SUPPLIED INFORMATION
### src/rtl/pwr_seq3_pkg.sv
package pwr_seq3_pkg;

  typedef enum logic [3:0] {
    ST_WAIT_CTL  = 4'd0,
    ST_WAIT_MAIN = 4'd1,
    ST_RAMP_A    = 4'd2,
    ST_RAMP_B    = 4'd3,
    ST_ON        = 4'd4,
    ST_CUT_A     = 4'd5,
    ST_CUT_B     = 4'd6,
    ST_SORT_1    = 4'd7,
    ST_SORT_2    = 4'd8
  } seq_state_e;

  typedef struct packed {
    logic en_a;
    logic en_b;
    logic flt;
  } drv_t;

  localparam int IN_W    = 4;
  localparam int IDX_MAIN = 0;
  localparam int IDX_A    = 1;
  localparam int IDX_B    = 2;
  localparam int IDX_OFF  = 3;

  // Fixed output pattern of every state
  function automatic drv_t drive_of(seq_state_e s);
    drv_t d;
    unique case (s)
      ST_WAIT_CTL, ST_WAIT_MAIN: d = '{en_a: 1'b0, en_b: 1'b0, flt: 1'b0};
      ST_RAMP_A:                 d = '{en_a: 1'b1, en_b: 1'b0, flt: 1'b0};
      ST_RAMP_B, ST_ON:          d = '{en_a: 1'b1, en_b: 1'b1, flt: 1'b0};
      ST_CUT_A:                  d = '{en_a: 1'b0, en_b: 1'b1, flt: 1'b1};
      ST_CUT_B:                  d = '{en_a: 1'b1, en_b: 1'b0, flt: 1'b1};
      ST_SORT_1, ST_SORT_2:      d = '{en_a: 1'b1, en_b: 1'b1, flt: 1'b1};
      default:                   d = '{en_a: 1'b0, en_b: 1'b0, flt: 1'b0};
    endcase
    return d;
  endfunction

  // Deadline reached when the counted pulses meet the limit
  function automatic logic limit_reached(logic [15:0] count, logic [15:0] limit);
    return count >= limit;
  endfunction

endpackage

### src/rtl/pwr_seq3_sync.sv
module pwr_seq3_sync #(
  parameter int W = 4,
  parameter int STAGES = 2,
  parameter logic [W-1:0] RST_VAL = '0
) (
  input  logic         clk,
  input  logic         rst_n,
  input  logic [W-1:0] d_i,
  output logic [W-1:0] q_o
);

  logic [W-1:0] chain [STAGES];

  always_ff @(posedge clk or negedge rst_n) begin
    if (!rst_n) begin
      for (int i = 0; i < STAGES; i++) chain[i] <= RST_VAL;
    end else begin
      chain[0] <= d_i;
      for (int i = 1; i < STAGES; i++) chain[i] <= chain[i-1];
    end
  end

  assign q_o = chain[STAGES-1];

endmodule

### src/rtl/pwr_seq3_tmr.sv
module pwr_seq3_tmr
  import pwr_seq3_pkg::*;
#(
  parameter int CW = 5
) (
  input  logic          clk,
  input  logic          rst_n,
  input  logic          restart_i,
  input  logic          tick_i,
  input  logic [CW-1:0] limit_i,
  output logic          expired_o
);

  logic [CW-1:0] cnt;

  assign expired_o = limit_reached(16'(cnt), 16'(limit_i));

  always_ff @(posedge clk or negedge rst_n) begin
    if (!rst_n) begin
      cnt <= '0;
    end else if (restart_i) begin
      cnt <= '0;
    end else if (tick_i && !expired_o) begin
      cnt <= cnt + CW'(1);
    end
  end

endmodule

### src/rtl/pwr_seq3_fsm.sv
module pwr_seq3_fsm
  import pwr_seq3_pkg::*;
#(
  parameter int CW    = 5,
  parameter int LIM_A = 10,
  parameter int LIM_B = 20
) (
  input  logic          clk,
  input  logic          rst_n,
  input  logic          main_ok,
  input  logic          rail_a_ok,
  input  logic          rail_b_ok,
  input  logic          off_req,
  input  logic          expired_i,
  output seq_state_e    state_o,
  output logic          restart_o,
  output logic [CW-1:0] limit_o
);

  seq_state_e st, nxt;

  always_comb begin
    nxt = st;
    unique case (st)
      ST_WAIT_CTL: begin
        if (!off_req) nxt = ST_WAIT_MAIN;
      end
      ST_WAIT_MAIN: begin
        if (off_req)      nxt = ST_WAIT_CTL;
        else if (main_ok) nxt = ST_RAMP_A;
      end
      ST_RAMP_A: begin
        if (off_req)        nxt = ST_WAIT_CTL;
        else if (!main_ok)  nxt = ST_CUT_A;
        else if (rail_a_ok) nxt = ST_RAMP_B;
        else if (expired_i) nxt = ST_CUT_A;
      end
      ST_RAMP_B: begin
        if (off_req)                     nxt = ST_WAIT_CTL;
        else if (!(main_ok && rail_a_ok)) nxt = ST_SORT_1;
        else if (rail_b_ok)              nxt = ST_ON;
        else if (expired_i)              nxt = ST_CUT_B;
      end
      ST_ON: begin
        if (off_req)                                  nxt = ST_WAIT_CTL;
        else if (!(main_ok && rail_a_ok && rail_b_ok)) nxt = ST_SORT_1;
      end
      ST_SORT_1: nxt = main_ok ? ST_SORT_2 : ST_CUT_A;
      ST_SORT_2: nxt = rail_a_ok ? ST_CUT_B : ST_CUT_A;
      ST_CUT_A, ST_CUT_B: begin
        if (off_req) nxt = ST_WAIT_CTL;
      end
      default: nxt = ST_WAIT_CTL;
    endcase
  end

  always_ff @(posedge clk or negedge rst_n) begin
    if (!rst_n) st <= ST_WAIT_CTL;
    else        st <= nxt;
  end

  assign state_o   = st;
  assign restart_o = (nxt != st);
  assign limit_o   = (st == ST_RAMP_B) ? CW'(LIM_B) : CW'(LIM_A);

endmodule

### src/rtl/pwr_seq3_top.sv
module pwr_seq3_top
  import pwr_seq3_pkg::*;
#(
  parameter int SYNC_STAGES = 2,
  parameter int TMO_A_MS    = 10,
  parameter int TMO_B_MS    = 20
) (
  input  logic       clk,
  input  logic       rst_n,
  input  logic       main_ok_i,
  input  logic       rail_a_ok_i,
  input  logic       rail_b_ok_i,
  input  logic       off_req_i,
  input  logic       ms_tick_i,
  output logic       en_3v3_o,
  output logic       en_2v5_o,
  output logic       fault_o,
  output logic [3:0] state_o
);

  localparam int TMO_MAX = (TMO_A_MS > TMO_B_MS) ? TMO_A_MS : TMO_B_MS;
  localparam int CW      = $clog2(TMO_MAX + 1);
  localparam logic [IN_W-1:0] SYNC_RST = IN_W'(1) << IDX_OFF;

  logic [IN_W-1:0] raw_in, sync_q;
  logic            main_ok_s, rail_a_ok_s, rail_b_ok_s, off_req_s;
  logic            tmo_hit, tmr_restart;
  logic [CW-1:0]   tmr_limit;
  seq_state_e      cur_st;
  drv_t            drv;

  always_comb begin
    raw_in          = '0;
    raw_in[IDX_MAIN] = main_ok_i;
    raw_in[IDX_A]    = rail_a_ok_i;
    raw_in[IDX_B]    = rail_b_ok_i;
    raw_in[IDX_OFF]  = off_req_i;
  end

  pwr_seq3_sync #(
    .W(IN_W), .STAGES(SYNC_STAGES), .RST_VAL(SYNC_RST)
  ) u_sync (
    .clk(clk), .rst_n(rst_n), .d_i(raw_in), .q_o(sync_q)
  );

  assign main_ok_s   = sync_q[IDX_MAIN];
  assign rail_a_ok_s = sync_q[IDX_A];
  assign rail_b_ok_s = sync_q[IDX_B];
  assign off_req_s   = sync_q[IDX_OFF];

  pwr_seq3_tmr #(.CW(CW)) u_tmr (
    .clk(clk), .rst_n(rst_n), .restart_i(tmr_restart), .tick_i(ms_tick_i),
    .limit_i(tmr_limit), .expired_o(tmo_hit)
  );

  pwr_seq3_fsm #(.CW(CW), .LIM_A(TMO_A_MS), .LIM_B(TMO_B_MS)) u_fsm (
    .clk(clk), .rst_n(rst_n), .main_ok(main_ok_s), .rail_a_ok(rail_a_ok_s),
    .rail_b_ok(rail_b_ok_s), .off_req(off_req_s), .expired_i(tmo_hit),
    .state_o(cur_st), .restart_o(tmr_restart), .limit_o(tmr_limit)
  );

  assign drv      = drive_of(cur_st);
  assign en_3v3_o = drv.en_a;
  assign en_2v5_o = drv.en_b;
  assign fault_o  = drv.flt;
  assign state_o  = cur_st;

endmodule

### config.mk
export PLATFORM = sky130hd
export DESIGN_NAME = pwr_seq3_top
export DESIGN_NICKNAME = d
export VERILOG_FILES = /design/src/rtl/pwr_seq3_pkg.sv /design/src/rtl/pwr_seq3_sync.sv /design/src/rtl/pwr_seq3_tmr.sv /design/src/rtl/pwr_seq3_fsm.sv /design/src/rtl/pwr_seq3_top.sv
export SDC_FILE = /design/constraint.sdc
export NUM_CORES = 1
export LEC_CHECK = 0
export BUFFER_PORTS_ARGS = -buffer_cell sky130_fd_sc_hd__buf_4
export CORE_ASPECT_RATIO = 1.2
export CORE_MARGIN = 2
export CORE_UTILIZATION = 25
export CTS_CLUSTER_DIAMETER = 50
export CTS_CLUSTER_SIZE = 28
export DETAILED_ROUTE_END_ITERATION = 12
export GPL_TIMING_DRIVEN = 0
export SYNTH_ARGS = -nofsm -noshare
export SYNTH_HDL_FRONTEND = slang
export SYNTH_SLANG_ARGS = --single-unit
export TNS_END_PERCENT = 5
### constraint.sdc
create_clock -name clk -period 4 [get_ports clk]
set_input_delay 0.4 -clock clk [delete_from_list [all_inputs] [get_ports clk]]
set_output_delay 0.4 -clock clk [all_outputs]
set_load 0.005 [all_outputs]
* After elaboration in Yosys (flattened, before gate mapping)
Memory sizes are Yosys's and may differ from the RTL's.
Index checks and enable logic that the tools add are counted.
** Cells by class
- Reduce and logical (&&, ||, !) cells :: 7
- $add $sub $neg :: 1
- Muxes and demuxes :: 20
- Equality and inequality tests :: 9
- Order comparisons :: 1
** Operator list (number)
- 2-to-1 mux 4 bit :: 15
- one-hot mux 4 bit (8 select lines) :: 1
- == test 4 x 3 -> 1 bit (second input constant) :: 4
- 2-to-1 mux 5 bit :: 3
- == test 4 x 2 -> 1 bit (second input constant) :: 2
- adder 5 x 1 -> 5 bit (second input constant) :: 1
- greater-or-equal comparator 5 bit :: 1
- == test 4 x 1 -> 1 bit (second input constant) :: 1
- == test 4 bit (second input constant) :: 1
- zero test 4 bit :: 1
- inequality test 4 bit :: 1
- logical AND 1 bit :: 3
- 2-to-1 mux 2 bit :: 1
- nonzero test 2 bit :: 1
- OR reduction 2 bit :: 1
- zero test 1 bit :: 1
** Word-level totals
- ROM bits :: 48
- Memories :: 1
- Output and inout bits :: 7
- Word-level logic and storage cells :: 43
- Register bits after elaboration :: 17
- Bits of input ports :: 7
** Memory list
- (no name shown) :: words 16, width 3, rd ports 1, clocked after memory_dff 0, wr ports 0, line pwr_seq3_pkg.sv:30 : unique case (s)

* Depth between registers and ports, before layout
- Depth in word-level cells :: 10
- Depth in mapped cells :: 11
- Depth with buffers taken out :: 10

* By module
Synthesis repeated with hierarchy kept, for this count alone.
** Unflattened totals
- Cells, all modules :: 124
- Area, all modules :: 1208.7 um^2
** By module, submodules not included
- pwr_seq3_fsm :: sequential area each 100.1 um^2, times used 1, cells an instance 61, area each 511.7 um^2
- pwr_seq3_tmr :: sequential area each 125.1 um^2, times used 1, cells an instance 43, area each 399.1 um^2
- pwr_seq3_sync :: sequential area each 202.7 um^2, times used 1, cells an instance 12, area each 232.7 um^2
- pwr_seq3_top :: sequential area each 0.0 um^2, times used 1, cells an instance 8, area each 65.1 um^2

* Worst setup path after synthesis
No wires, ideal clock.
- Path kind :: register to register
- Start :: reg u_fsm.st[2] (netlist: u_fsm.state_o[2])
- End :: reg u_tmr.cnt[0]
- Stages on the path, launching flop included :: 11
- Data required time :: 3899 ps
- Arrival time :: 2424 ps
- Buffers on the path :: 1
- Period minus slack after synthesis :: 2525 ps
- Setup slack :: 1475 ps
- Setup time :: 101 ps
- Cells stage by stage :: dfrtp_1 > buf_6 > nor2_1 > nand3_1 > ha_1 > a21oi_4 > nor4b_4 > a21oi_1 > nor4_2 > o32ai_2 > nor4_1
** On the way
- Word-level cells in the longest chain between the ends :: 10
- Elaborated cells between the ends (all ways) :: 32
- Those cells by class :: order compare: 1; eq/ne: 9; mux: 17; reduce/logical: 5
** Ends and longest elaborated chain
- start, declared :: line pwr_seq3_fsm.sv:20 : seq_state_e st, nxt;
- start signal, assigned :: line pwr_seq3_fsm.sv:59 : else st <= nxt;
- == test 4 x 2 -> 1 bit :: line pwr_seq3_fsm.sv:24, pwr_seq3_fsm.sv:64
- 2-to-1 mux 5 bit :: line pwr_seq3_fsm.sv:64 : assign limit_o = (st == ST_RAMP_B) ? CW'(LIM_B) : CW'(LIM_A);
- greater-or-equal comparator 5 bit :: line pwr_seq3_pkg.sv:44 : return count >= limit;
- 2-to-1 mux 4 bit (on tied branches) :: line pwr_seq3_fsm.sv:42, pwr_seq3_fsm.sv:36
- 2-to-1 mux 4 bit (on tied branches) :: line pwr_seq3_fsm.sv:41, pwr_seq3_fsm.sv:35
- 2-to-1 mux 4 bit (on tied branches) :: line pwr_seq3_fsm.sv:40, pwr_seq3_fsm.sv:34
- 2-to-1 mux 4 bit (on tied branches) :: line pwr_seq3_fsm.sv:39, pwr_seq3_fsm.sv:33
- one-hot mux 4 bit (8 select lines) :: line pwr_seq3_fsm.sv:24 : unique case (st)
- inequality test 4 bit :: line pwr_seq3_fsm.sv:63 : assign restart_o = (nxt != st);
- 2-to-1 mux 5 bit or nonzero test 2 bit (tied branches)
- end signal, assigned :: line pwr_seq3_tmr.sv:24 : cnt <= cnt + CW'(1);
- end, declared :: line pwr_seq3_tmr.sv:14 : logic [CW-1:0] cnt;
Parallel ways exist; a longest one is shown, timed or not.
A chain may end at the register's enable or synchronous reset.

* Worst setup path in the final report
- Start :: reg u_fsm.st[2] (netlist: u_fsm.state_o[2])
- End :: reg u_tmr.cnt[4]
The elaborated chain is that of the path after synthesis.

==> results_dict.tcl <==
set metrics [dict create \
    status "finished clean" \
    clk_pin_slew_worst_paths_ps 70 \
    seq_area_frac_synth_pct 36.8 \
    synth-seq-cells 17 \
    cp.required_ps 4150 \
    yosys.cell_types.count 40 \
    setup_viol 0 \
    wl_per_cell_microns 12.3 \
    cp.arrival_ps 3180 \
    n_fill_cell 492 \
    reg2reg_depth 10 \
    synth_compound_area_share_pct 18.1 \
    synth_warnings 0 \
    grt.overflow.total 0 \
    rsz0062_at_grt "no" \
    die-height_microns 78.7 \
    worstSetupPathType "flip-flop to flip-flop" \
    max_freq_ghz 0.330 \
    ant_nets 0 \
    multiInputGateArea_sq_um 652 \
    ir_drop_v 0.000182 \
    clk_path_buf_depth 2 \
    cp-start-kind "flip-flop" \
    die_w_microns 66.2 \
    htreeDepth 1 \
    gp_congestion 0.858 \
    grt_max_degree 18 \
    coreArea_sq_um 4530 \
    hold_buffers 0 \
    relSlewSlack_pct 67.0 \
    numCtsBuffers 3 \
    die_area_sq_um 5210 \
    hold_class "primary input to async pin" \
    hold_violations 0 \
    start_util_pct 25.7 \
    postCtsSetupBuffers 0 \
    p_leak_nw 0.595 \
    synthAdderAreaFrac_pct 5.38 \
    p_per_area_nw_per_um2 510 \
    cpPeakStageDelay_ps 430 \
    synth_area_per_cell_sq_um 9.08 \
    critical_path.max_fanout 10 \
    io_pins 14 \
    maxCapViolCount 0 \
    drt_iter0_markers 85 \
    clock_latency_ps 250 \
    cts.sinks 17 \
    io_buffers 13 \
    drv_slew 0 \
    worstSetupPathDepth 10 \
    setup_tns_ps 0 \
    nets 158 \
    place_hpwl_microns 1940 \
    path_cells "buf_6 > nor2_1 > nand3_1 > ha_1 > a21oi_4 > nor4b_4 > a21oi_1 > nor4_2 > o32ai_2 > nor4_1" \
    crit_slowest_cell "dfrtp_1" \
    antenna_found_initial 0 \
    post_cts_resized 0 \
    worst-path-buf-inv 1 \
    avgViaCountPerCell 4.87 \
    dr.pass1.iters 4 \
    drc 0 \
    cts_tree "yes" \
    fin_worst_skew_ps 5.31 \
    cts-root-buf "clkbuf_8" \
    synth_top_family_by_area "simple AND/OR/NAND/NOR gates" \
    tightest_slew_ps 481 \
    path_delay_family "simple AND/OR/NAND/NOR gates" \
    drive_gt1_share_pct 24.8 \
    fin_crit_sh_pct 75.8 \
    synth_nets 140 \
    drt_wl_total_microns 2490 \
    syn_to_final_growth_pct 18.6 \
    vias 989 \
    synth_area_sq_um 1160 \
    grt_use_total_pct 10.5 \
    grt_first_pass_wirelength_microns 4360 \
    synthSimpleGateAreaFrac_pct 27.0 \
    num_antenna_cells 0 \
    syn_inst 128 \
    synth-xor-area-share_pct 3.01 \
    end_kind "flip-flop" \
    row_count 27 \
    seq_area_sq_um 428 \
    period_minus_slack_ps 3030 \
    post_synth_mux_area_share_pct 2.58 \
    finalPower_mw 0.703 \
    grt_pass1_vias 966 \
]
cell usage in the layout, fill, tap and decap left out, types with 4 or more instances in the layout:
cell	count
ha_1	5
inv_1	7
nor3_1	5
dfrtp_1	15
o21ai_0	5
nand3_1	8
nand2_1	11
nor2_1	11
a21oi_1	5
nor4_1	6
nand2b_1	4
buf_4	14
final timing paths:
path | startpoint | endpoint | slack, ps
max | u_fsm.state_o[2] | u_tmr.cnt[4] | 970
min reg2reg | u_sync.chain[4] | u_sync.q_o[0] | 350
min in group clk | rail_b_ok_i | u_sync.chain[6] | 250
max reg2reg | u_fsm.state_o[2] | u_tmr.cnt[4] | 970
min | rst_n | u_sync.q_o[1] | 0.4
max in group asynchronous | rst_n | u_sync.chain[7] | 3750
worst register-to-register path, cell delays in order (launching register included):
cell and delay (ps):
dfrtp_1 430, buf_6 170, nor2_1 160, nand3_1 230, ha_1 400, a21oi_4 260, nor4b_4 270, a21oi_1 130
nor4_2 380, o32ai_2 200, nor4_1 320
layout make-up:
class | instances | share of cell area (%)
Tap cell | 58 | 5.26
Buffer | 7 | 4.08
Clock inverter | 1 | 0.363
Multi-Input combinational cell | 97 | 47.3
Timing Repair Buffer | 13 | 7.08
Sequential cell | 17 | 31.0
Clock buffer | 3 | 2.99
Inverter | 7 | 1.91
flip-flops by register name, summed over array words and instances (netlist names):
signal,count
u_fsm.state_o,4
u_sync.chain,4
u_tmr.cnt,5
u_sync.q_o,4
Yosys cell counts, drive strengths merged:
library cell   n  area, sq um
a21o           2         15.0
a21oi          8         58.8
a2bb2oi        1         8.76
a31o           1         8.76
a31oi          2         12.5
a41oi          1         8.76
buf            7         56.3
dfrtp         15          375
dfstp          2         52.6
ha             5         62.6
inv            7         26.3
mux2i          3         30.0
nand2         12         47.6
nand2b         4         25.0
nand3          8         40.0
nand4          1         6.26
nor2          11         41.3
nor2b          2         12.5
nor3           6         35.0
nor4           7         50.1
nor4b          1         23.8
o2111ai        1         8.76
o211ai         2         15.0
o21ai          6         30.0
o22ai          2         12.5
o31ai          2         15.0
o32ai          1         16.3
or3            1         6.26
or3b           3         26.3
xnor2          3         26.3
xor2           1         8.76
routing by layer:
metal	routed length, microns	global-route usage [%]	vias to the layer above
met5	0	0	-
met4	36	4.49	0
met3	59	1.84	4
met2	1160	15.3	16
met1	1240	15.0	467
li1	-	-	502
through the flow:
| stage | setup slack (ps) | cell area [sq um] | hold slack [ps] | util, % | cells |
|---|---|---|---|---|---|
| floorplan | 1470 | 1160 | 104 | - | 128 |
| CTS | 1020 | 1380 | 1.36 | 30.5 | 203 |
| global route | 747 | 1380 | 3.49 | 30.5 | 203 |
| global placement | 1060 | 1330 | 279 | 29.4 | 199 |
| detailed placement | 1030 | 1330 | 275 | 29.4 | 199 |
| finish | 966 | 1380 | 0.368 | 30.5 | 203 |
cell families (layout without fill, tap and decap cells):
kind of cell,count (synthesis),in the layout
simple gates,56,56
mux,3,3
xor+xnor,4,4
compound gates,29,29
flops,17,17
buf+inv,14,31
fa+ha+maj,5,5
power by group:
group | internal (mW) | total [mW] | switching (mW)
Sequential | 0.195 | 0.222 | 0.0263
Clock | 0.0690 | 0.126 | 0.0573
Combinational | 0.157 | 0.355 | 0.198
Total | 0.421 | 0.703 | 0.281
Power figures use the tool's default switching activity.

DIRECTIONS FOR THIS TASK
Your answer must be a single number: the count of lines in the records that hold the word "launching".

EXPECTED ANSWER
2